• [Directions for this task]:
After locating "o_Grant_1 <= 1'b0;" in the listing below, copy that line and each one after it exactly, ending with the line that has "end else begin".

• [Available data]:
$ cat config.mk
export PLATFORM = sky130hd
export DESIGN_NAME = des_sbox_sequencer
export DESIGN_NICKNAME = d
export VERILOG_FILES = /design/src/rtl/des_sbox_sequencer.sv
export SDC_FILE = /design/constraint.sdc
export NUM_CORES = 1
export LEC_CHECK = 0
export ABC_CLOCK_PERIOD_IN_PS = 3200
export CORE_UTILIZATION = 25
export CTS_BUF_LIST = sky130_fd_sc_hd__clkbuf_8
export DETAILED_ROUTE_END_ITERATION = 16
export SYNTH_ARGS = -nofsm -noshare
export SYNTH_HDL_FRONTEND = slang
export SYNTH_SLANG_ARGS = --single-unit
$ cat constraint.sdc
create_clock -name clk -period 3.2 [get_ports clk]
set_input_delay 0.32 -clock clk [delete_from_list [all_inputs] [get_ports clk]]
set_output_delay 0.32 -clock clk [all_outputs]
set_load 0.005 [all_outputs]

...

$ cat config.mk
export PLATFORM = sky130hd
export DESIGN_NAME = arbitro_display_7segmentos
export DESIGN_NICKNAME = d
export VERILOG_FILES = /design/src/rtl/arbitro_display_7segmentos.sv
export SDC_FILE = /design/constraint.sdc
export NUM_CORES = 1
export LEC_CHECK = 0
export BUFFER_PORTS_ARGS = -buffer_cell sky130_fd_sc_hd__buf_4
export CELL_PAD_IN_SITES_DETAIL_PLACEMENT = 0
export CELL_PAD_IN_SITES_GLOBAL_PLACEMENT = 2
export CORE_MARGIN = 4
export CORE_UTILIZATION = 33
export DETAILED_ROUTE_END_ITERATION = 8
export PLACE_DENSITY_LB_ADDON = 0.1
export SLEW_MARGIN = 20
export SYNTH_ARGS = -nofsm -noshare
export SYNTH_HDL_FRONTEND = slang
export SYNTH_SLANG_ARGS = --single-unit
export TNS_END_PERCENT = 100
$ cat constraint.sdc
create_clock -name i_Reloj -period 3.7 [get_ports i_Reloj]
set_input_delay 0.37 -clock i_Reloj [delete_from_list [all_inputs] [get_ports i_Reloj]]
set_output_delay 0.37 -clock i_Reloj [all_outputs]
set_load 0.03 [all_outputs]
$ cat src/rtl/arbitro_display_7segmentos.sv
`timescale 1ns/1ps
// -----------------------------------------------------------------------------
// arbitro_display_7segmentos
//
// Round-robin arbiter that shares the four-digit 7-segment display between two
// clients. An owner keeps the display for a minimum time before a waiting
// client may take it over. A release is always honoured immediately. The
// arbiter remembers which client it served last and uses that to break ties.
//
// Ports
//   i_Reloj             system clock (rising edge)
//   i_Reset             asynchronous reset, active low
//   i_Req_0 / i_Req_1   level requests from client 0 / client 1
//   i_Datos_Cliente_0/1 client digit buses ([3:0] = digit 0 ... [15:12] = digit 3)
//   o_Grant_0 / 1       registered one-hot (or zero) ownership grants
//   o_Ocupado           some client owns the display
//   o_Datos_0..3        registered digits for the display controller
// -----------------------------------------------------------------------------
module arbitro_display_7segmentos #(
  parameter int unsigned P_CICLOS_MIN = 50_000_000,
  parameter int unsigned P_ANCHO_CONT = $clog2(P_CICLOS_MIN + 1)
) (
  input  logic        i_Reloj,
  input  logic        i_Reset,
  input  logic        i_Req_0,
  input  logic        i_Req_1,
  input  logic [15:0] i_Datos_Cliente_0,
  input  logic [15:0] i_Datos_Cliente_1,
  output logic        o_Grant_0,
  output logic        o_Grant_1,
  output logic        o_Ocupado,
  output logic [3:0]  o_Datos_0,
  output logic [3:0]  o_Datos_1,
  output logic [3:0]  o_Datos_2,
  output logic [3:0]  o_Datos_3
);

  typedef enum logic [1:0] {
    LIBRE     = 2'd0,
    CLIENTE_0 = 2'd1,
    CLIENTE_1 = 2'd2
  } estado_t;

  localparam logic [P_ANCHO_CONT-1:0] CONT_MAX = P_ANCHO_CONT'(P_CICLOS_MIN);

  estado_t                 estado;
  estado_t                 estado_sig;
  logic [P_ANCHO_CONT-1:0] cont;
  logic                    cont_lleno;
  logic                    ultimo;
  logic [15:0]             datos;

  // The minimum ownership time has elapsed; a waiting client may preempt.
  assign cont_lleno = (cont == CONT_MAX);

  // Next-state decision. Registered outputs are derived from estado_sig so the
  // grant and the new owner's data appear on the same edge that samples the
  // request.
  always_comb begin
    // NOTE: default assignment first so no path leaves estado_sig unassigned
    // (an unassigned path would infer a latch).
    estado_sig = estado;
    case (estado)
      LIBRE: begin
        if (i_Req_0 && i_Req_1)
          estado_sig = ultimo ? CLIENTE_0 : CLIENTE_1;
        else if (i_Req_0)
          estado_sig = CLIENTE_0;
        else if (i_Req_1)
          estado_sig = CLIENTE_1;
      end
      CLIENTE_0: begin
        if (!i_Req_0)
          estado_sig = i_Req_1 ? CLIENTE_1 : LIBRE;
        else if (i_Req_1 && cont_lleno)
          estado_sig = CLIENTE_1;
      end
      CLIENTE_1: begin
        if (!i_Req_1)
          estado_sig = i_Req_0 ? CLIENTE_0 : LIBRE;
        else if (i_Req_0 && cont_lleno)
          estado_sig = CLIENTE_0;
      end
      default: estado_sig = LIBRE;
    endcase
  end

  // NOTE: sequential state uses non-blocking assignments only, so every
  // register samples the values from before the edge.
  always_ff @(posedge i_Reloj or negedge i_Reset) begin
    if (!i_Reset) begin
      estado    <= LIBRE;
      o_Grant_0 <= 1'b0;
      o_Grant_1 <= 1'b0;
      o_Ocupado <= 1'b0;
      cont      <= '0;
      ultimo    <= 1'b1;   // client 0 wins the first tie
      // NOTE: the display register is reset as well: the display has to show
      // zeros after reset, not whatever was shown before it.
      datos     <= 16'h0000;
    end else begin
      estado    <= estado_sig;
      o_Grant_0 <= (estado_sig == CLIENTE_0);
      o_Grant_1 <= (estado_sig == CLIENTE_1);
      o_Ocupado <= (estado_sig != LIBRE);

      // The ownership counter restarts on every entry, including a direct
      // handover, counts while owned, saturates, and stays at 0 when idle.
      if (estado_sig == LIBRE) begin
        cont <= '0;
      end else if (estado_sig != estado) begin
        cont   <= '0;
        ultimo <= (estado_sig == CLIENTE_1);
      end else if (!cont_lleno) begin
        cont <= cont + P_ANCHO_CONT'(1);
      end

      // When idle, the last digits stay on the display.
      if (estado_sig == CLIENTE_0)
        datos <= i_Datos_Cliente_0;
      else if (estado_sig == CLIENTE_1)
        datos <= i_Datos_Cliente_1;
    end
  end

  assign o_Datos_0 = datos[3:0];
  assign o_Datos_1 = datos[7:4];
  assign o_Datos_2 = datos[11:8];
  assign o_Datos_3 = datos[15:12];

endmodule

• [Exercise output]:
      o_Grant_1 <= 1'b0;
      o_Ocupado <= 1'b0;
      cont      <= '0;
      ultimo    <= 1'b1;   // client 0 wins the first tie
      // NOTE: the display register is reset as well: the display has to show
      // zeros after reset, not whatever was shown before it.
      datos     <= 16'h0000;
    end else begin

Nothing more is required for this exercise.